ENTRIES SUPPLIED below:

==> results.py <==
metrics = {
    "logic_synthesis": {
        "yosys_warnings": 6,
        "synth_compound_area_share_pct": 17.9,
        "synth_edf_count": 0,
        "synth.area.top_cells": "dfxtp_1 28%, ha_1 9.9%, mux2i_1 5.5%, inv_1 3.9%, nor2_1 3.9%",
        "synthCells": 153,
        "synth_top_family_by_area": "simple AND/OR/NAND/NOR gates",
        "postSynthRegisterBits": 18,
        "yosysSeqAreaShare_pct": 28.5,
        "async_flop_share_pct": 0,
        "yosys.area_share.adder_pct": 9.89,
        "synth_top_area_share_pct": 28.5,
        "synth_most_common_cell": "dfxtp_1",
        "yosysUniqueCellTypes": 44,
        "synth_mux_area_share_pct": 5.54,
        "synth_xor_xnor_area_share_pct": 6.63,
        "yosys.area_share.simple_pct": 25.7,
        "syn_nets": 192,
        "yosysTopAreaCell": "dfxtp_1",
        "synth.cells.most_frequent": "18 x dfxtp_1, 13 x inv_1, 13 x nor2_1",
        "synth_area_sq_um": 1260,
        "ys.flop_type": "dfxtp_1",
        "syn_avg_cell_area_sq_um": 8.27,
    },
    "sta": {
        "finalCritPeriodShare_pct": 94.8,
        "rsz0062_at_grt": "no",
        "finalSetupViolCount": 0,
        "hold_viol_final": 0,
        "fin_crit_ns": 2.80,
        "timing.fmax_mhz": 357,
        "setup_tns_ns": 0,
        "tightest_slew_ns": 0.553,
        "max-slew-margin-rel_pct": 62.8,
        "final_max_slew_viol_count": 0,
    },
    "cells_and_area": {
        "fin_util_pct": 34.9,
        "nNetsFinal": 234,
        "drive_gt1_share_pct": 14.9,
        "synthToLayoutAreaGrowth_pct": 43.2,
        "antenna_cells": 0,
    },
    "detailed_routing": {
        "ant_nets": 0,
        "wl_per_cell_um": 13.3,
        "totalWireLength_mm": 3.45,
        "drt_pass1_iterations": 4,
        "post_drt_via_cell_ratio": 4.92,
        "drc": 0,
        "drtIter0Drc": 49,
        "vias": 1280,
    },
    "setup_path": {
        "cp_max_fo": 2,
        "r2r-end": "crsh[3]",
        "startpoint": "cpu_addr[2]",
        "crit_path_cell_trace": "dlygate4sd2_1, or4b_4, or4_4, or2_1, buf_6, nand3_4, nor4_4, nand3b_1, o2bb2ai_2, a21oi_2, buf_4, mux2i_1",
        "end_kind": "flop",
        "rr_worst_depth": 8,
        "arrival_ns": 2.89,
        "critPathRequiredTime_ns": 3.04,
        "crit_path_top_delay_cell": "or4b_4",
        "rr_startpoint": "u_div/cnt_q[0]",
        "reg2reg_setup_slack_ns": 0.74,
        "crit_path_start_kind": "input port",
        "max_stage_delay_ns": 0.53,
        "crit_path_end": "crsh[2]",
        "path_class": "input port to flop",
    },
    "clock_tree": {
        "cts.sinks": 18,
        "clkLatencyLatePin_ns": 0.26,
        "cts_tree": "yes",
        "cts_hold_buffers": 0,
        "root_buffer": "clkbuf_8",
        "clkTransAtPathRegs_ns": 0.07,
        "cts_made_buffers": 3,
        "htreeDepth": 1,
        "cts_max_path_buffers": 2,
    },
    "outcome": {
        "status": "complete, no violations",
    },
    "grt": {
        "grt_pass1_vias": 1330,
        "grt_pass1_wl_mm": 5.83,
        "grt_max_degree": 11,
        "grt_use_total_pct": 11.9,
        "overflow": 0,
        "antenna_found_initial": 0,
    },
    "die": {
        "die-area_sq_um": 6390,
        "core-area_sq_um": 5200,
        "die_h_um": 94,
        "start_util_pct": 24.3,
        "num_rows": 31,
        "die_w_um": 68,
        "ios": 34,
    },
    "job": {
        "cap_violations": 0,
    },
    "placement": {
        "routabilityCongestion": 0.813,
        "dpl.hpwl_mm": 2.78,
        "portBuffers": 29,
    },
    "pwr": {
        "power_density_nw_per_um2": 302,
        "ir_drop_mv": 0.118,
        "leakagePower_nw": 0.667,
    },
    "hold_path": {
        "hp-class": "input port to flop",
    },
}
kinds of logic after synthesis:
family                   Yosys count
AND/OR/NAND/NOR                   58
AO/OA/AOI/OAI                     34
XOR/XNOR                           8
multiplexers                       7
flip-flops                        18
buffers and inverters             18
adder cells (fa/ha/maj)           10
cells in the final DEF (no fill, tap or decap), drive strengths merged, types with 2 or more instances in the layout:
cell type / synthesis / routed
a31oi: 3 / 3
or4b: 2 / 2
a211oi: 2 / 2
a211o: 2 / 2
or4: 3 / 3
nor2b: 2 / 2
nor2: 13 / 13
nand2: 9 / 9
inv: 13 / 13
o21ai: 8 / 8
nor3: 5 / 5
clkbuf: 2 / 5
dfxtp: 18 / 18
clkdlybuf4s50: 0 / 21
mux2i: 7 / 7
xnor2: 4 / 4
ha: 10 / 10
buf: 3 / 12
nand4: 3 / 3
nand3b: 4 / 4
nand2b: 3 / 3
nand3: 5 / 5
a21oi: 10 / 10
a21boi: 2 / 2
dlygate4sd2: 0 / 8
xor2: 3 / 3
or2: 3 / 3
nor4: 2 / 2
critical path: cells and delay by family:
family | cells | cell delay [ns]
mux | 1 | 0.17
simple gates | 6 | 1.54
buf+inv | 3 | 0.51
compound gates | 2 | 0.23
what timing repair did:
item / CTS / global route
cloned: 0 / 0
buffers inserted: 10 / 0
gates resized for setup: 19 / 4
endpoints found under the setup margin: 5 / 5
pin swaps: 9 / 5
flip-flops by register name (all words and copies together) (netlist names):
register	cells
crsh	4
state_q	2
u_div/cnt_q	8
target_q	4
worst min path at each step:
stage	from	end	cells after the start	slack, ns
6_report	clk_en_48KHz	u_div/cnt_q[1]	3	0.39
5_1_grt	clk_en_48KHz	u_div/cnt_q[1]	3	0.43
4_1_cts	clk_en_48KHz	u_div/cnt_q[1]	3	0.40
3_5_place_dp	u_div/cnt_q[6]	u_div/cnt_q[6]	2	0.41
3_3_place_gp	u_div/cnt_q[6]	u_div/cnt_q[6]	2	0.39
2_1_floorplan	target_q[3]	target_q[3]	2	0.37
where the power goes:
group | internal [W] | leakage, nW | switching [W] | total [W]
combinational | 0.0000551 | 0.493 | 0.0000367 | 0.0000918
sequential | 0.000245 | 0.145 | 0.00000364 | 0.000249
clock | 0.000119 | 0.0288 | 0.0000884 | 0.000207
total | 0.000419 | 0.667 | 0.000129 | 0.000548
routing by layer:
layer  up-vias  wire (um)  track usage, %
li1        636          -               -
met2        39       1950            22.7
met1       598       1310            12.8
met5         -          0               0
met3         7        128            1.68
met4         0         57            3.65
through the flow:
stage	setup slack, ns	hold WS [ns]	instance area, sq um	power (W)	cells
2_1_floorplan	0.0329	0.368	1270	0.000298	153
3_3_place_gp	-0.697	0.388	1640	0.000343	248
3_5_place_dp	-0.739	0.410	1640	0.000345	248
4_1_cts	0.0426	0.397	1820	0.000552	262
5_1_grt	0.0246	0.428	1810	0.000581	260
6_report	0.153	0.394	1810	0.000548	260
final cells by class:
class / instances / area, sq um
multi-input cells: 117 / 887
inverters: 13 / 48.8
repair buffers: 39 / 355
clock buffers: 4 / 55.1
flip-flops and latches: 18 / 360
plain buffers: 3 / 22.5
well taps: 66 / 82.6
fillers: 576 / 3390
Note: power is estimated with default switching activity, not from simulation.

End of ENTRIES SUPPLIED.
ENTRIES SUPPLIED below:

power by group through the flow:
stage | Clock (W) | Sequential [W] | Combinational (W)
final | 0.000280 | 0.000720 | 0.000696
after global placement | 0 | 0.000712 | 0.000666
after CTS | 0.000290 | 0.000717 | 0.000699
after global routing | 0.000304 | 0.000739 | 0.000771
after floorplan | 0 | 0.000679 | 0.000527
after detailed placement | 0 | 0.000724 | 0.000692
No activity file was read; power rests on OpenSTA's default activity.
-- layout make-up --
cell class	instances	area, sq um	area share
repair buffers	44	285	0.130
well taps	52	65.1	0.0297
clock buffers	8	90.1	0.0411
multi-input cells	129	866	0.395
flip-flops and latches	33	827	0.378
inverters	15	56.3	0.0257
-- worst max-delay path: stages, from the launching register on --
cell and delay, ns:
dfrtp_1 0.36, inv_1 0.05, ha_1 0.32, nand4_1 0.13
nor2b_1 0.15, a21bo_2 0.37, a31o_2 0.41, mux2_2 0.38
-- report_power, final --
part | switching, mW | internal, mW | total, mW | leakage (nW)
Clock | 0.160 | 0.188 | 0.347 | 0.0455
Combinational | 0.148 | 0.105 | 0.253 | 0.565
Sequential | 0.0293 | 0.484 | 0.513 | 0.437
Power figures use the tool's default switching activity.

End of ENTRIES SUPPLIED.
ENTRIES SUPPLIED below:

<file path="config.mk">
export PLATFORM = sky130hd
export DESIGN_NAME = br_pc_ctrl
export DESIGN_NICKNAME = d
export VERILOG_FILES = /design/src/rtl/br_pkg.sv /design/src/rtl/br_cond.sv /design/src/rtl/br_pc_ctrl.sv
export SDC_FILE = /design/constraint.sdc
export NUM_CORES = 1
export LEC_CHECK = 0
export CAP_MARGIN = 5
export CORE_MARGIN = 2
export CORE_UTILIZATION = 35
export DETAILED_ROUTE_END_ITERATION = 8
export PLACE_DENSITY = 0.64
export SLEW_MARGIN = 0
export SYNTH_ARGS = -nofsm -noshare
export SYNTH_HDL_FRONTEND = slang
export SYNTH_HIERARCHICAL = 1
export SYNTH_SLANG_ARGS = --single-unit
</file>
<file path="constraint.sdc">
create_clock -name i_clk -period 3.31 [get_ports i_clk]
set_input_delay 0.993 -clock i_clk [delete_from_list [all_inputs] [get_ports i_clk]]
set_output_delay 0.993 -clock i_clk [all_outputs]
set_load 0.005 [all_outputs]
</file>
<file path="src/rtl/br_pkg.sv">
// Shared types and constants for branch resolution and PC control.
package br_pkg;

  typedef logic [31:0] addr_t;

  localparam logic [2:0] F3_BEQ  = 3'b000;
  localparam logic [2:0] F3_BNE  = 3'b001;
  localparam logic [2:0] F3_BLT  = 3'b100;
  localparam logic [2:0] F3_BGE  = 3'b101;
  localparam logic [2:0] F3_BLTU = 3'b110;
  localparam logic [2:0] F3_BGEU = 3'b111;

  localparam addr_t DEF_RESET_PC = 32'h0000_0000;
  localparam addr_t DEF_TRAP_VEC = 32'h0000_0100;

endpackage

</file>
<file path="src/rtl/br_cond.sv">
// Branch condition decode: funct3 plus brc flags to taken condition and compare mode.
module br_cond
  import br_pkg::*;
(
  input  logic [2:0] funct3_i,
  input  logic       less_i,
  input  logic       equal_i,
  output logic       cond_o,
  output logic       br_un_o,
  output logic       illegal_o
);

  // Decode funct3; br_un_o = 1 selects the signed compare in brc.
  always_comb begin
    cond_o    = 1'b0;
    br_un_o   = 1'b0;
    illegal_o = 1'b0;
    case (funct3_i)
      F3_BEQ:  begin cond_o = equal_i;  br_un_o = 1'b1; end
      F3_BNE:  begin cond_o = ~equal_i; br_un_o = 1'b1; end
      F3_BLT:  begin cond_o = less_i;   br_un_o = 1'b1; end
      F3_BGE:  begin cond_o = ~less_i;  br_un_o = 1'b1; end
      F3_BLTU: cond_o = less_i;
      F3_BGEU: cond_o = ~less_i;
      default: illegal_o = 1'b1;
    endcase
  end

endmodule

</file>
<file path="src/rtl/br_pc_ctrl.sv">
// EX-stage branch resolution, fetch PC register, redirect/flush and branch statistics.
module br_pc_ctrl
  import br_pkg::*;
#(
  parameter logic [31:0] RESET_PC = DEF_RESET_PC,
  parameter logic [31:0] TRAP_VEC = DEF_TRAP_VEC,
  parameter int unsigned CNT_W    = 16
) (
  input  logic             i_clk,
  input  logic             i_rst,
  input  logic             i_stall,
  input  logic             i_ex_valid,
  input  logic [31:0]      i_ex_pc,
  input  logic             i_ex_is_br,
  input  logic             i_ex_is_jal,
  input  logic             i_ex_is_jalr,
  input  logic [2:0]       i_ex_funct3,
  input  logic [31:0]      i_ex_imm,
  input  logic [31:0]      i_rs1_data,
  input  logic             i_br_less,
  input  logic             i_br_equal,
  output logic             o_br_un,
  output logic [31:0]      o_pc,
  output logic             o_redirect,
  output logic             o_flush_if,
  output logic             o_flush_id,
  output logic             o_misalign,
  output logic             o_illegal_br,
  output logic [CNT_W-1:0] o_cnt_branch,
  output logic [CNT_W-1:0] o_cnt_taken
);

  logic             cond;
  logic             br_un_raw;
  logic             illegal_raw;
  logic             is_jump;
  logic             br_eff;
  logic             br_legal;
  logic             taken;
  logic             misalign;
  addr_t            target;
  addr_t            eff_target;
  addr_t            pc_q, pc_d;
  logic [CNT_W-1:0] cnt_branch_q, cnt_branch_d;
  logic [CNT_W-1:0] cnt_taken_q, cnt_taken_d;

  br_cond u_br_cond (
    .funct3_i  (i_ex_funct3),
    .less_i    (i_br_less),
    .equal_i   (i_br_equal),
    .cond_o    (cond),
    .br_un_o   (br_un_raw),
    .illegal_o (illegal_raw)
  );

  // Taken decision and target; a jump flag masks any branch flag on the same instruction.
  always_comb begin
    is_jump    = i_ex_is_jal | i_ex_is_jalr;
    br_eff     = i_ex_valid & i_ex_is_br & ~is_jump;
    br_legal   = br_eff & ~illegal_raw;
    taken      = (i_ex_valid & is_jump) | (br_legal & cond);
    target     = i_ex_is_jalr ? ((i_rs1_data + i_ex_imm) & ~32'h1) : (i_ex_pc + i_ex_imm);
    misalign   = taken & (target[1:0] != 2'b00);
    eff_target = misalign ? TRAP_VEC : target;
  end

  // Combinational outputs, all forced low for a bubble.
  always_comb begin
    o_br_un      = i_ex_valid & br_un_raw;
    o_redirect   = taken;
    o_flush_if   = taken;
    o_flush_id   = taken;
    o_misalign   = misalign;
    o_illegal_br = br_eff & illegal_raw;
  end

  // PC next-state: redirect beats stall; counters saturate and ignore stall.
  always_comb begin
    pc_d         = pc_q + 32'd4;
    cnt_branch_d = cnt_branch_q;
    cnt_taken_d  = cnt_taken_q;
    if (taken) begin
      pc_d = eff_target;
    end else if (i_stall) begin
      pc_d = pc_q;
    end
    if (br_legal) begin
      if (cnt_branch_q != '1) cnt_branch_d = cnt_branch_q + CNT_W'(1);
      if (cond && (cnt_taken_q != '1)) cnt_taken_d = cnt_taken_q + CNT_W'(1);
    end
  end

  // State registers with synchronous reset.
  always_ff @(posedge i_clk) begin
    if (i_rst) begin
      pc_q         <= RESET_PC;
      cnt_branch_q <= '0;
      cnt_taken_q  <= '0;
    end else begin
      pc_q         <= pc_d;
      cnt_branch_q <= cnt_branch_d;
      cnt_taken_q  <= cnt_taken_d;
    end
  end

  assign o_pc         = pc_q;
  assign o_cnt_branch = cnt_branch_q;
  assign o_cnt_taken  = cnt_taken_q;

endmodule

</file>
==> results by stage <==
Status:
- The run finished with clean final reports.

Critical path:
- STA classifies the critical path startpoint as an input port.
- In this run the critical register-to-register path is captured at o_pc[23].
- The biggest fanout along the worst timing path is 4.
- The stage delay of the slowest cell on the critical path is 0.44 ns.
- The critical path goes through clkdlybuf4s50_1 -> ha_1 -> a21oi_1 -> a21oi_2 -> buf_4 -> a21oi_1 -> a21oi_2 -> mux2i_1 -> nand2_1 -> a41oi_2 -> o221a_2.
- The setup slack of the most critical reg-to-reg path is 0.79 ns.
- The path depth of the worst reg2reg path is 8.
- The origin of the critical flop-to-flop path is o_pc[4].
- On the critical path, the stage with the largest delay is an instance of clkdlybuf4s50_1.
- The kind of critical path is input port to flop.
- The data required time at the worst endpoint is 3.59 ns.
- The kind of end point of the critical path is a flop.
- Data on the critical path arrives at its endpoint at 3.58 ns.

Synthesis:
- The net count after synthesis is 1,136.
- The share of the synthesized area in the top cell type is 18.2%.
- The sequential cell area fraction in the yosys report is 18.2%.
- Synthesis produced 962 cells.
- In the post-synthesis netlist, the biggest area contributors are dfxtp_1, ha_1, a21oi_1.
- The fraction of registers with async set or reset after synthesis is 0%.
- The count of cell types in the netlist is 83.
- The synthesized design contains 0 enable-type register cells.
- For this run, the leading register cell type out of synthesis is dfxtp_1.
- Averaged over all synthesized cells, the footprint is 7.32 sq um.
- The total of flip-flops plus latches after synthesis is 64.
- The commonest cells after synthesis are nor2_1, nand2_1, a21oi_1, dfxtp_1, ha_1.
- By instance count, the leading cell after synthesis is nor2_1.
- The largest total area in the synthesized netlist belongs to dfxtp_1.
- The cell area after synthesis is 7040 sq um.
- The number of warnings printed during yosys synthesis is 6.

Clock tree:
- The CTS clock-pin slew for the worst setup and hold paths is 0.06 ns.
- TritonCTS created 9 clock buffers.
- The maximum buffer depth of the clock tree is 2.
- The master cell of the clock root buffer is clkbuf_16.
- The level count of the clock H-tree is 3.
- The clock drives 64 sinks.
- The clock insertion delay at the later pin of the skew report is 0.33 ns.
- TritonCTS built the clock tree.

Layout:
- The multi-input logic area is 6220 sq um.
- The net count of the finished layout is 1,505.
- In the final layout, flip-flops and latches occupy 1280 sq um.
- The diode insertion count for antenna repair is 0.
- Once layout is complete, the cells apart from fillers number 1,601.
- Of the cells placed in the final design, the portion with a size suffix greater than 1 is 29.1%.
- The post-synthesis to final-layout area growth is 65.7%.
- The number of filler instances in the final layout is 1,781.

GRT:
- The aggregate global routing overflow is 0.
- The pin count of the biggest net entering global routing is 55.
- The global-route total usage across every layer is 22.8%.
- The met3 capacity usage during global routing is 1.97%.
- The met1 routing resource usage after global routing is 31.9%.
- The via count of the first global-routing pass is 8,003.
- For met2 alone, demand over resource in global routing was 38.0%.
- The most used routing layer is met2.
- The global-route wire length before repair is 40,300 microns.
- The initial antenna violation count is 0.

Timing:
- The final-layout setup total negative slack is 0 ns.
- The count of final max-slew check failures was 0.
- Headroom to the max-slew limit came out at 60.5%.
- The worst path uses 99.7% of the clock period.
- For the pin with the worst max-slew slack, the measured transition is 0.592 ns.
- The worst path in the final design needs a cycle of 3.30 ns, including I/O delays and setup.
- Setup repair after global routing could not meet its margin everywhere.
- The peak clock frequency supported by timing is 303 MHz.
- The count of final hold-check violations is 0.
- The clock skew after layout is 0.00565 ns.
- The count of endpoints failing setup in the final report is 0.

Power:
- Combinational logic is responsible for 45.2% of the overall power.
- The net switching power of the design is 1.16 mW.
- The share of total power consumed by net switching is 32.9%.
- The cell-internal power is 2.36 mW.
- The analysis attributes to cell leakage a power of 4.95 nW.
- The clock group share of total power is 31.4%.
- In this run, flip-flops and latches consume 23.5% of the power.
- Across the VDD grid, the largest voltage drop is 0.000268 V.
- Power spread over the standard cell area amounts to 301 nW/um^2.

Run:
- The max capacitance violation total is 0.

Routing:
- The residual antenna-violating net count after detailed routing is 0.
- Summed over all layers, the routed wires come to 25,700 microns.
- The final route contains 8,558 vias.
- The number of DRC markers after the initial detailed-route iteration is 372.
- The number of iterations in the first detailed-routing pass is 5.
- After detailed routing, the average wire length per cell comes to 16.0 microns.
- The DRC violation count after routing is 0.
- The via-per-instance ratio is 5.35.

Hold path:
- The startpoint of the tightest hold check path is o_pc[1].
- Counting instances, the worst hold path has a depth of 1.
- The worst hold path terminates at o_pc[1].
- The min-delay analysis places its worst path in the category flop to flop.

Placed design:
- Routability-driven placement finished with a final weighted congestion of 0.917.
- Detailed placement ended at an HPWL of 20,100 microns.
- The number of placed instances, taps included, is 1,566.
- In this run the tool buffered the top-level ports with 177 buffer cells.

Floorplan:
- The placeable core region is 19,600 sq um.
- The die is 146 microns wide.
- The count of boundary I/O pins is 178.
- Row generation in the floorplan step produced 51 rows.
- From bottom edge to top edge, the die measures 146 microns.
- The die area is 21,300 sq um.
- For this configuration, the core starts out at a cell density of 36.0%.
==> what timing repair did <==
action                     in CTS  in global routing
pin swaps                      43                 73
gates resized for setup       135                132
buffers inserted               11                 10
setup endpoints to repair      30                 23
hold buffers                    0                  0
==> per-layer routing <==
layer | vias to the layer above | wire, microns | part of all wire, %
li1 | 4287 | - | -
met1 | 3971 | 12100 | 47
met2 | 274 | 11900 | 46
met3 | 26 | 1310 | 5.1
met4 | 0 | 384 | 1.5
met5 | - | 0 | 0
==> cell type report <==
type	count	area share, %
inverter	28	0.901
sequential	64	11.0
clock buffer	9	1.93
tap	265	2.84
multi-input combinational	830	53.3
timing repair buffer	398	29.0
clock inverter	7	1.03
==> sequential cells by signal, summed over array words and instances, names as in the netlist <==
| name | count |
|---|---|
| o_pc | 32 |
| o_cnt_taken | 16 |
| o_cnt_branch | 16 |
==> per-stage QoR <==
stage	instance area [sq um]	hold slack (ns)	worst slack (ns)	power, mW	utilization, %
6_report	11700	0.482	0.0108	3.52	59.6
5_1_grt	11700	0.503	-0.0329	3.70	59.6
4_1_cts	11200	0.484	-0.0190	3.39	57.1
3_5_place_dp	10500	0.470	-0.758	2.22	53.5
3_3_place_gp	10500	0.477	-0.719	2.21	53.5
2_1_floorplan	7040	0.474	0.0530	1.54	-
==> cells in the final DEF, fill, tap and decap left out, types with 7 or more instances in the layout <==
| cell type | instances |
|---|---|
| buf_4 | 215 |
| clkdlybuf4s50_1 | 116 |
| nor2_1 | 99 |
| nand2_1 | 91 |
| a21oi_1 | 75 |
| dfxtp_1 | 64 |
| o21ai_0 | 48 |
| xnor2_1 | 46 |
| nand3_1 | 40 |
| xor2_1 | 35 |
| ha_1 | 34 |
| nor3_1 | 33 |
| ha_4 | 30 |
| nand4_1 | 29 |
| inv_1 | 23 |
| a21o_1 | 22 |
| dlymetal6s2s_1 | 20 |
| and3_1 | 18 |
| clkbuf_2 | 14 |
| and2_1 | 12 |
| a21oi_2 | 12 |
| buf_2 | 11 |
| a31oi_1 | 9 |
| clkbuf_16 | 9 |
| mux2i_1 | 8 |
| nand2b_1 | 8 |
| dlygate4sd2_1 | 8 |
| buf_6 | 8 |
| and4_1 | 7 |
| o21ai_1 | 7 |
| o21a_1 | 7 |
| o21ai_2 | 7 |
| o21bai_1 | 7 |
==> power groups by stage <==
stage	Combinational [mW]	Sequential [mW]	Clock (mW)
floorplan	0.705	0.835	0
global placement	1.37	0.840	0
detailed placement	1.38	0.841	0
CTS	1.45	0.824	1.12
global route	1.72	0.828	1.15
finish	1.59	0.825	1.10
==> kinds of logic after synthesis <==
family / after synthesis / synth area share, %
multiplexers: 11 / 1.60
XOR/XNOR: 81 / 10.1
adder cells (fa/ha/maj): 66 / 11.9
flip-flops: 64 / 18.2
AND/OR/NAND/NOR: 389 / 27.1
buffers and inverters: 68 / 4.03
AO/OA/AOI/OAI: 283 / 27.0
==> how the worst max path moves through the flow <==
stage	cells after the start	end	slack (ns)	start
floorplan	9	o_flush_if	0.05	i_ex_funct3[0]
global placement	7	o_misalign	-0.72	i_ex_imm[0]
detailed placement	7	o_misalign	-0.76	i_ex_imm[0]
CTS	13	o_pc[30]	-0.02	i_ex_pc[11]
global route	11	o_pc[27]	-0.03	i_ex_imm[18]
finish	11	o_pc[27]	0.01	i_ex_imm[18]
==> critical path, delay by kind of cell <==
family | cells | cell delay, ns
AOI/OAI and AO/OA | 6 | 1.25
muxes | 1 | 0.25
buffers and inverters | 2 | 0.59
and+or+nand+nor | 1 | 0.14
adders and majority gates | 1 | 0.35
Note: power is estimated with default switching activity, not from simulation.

End of ENTRIES SUPPLIED.

§ **REQUIRED ACTION**:
Look through the data above. Each line containing the word "well" needs to be copied.

§ **RESPONSE TO THE TASK**:
well taps: 66 / 82.6
well taps	52	65.1	0.0297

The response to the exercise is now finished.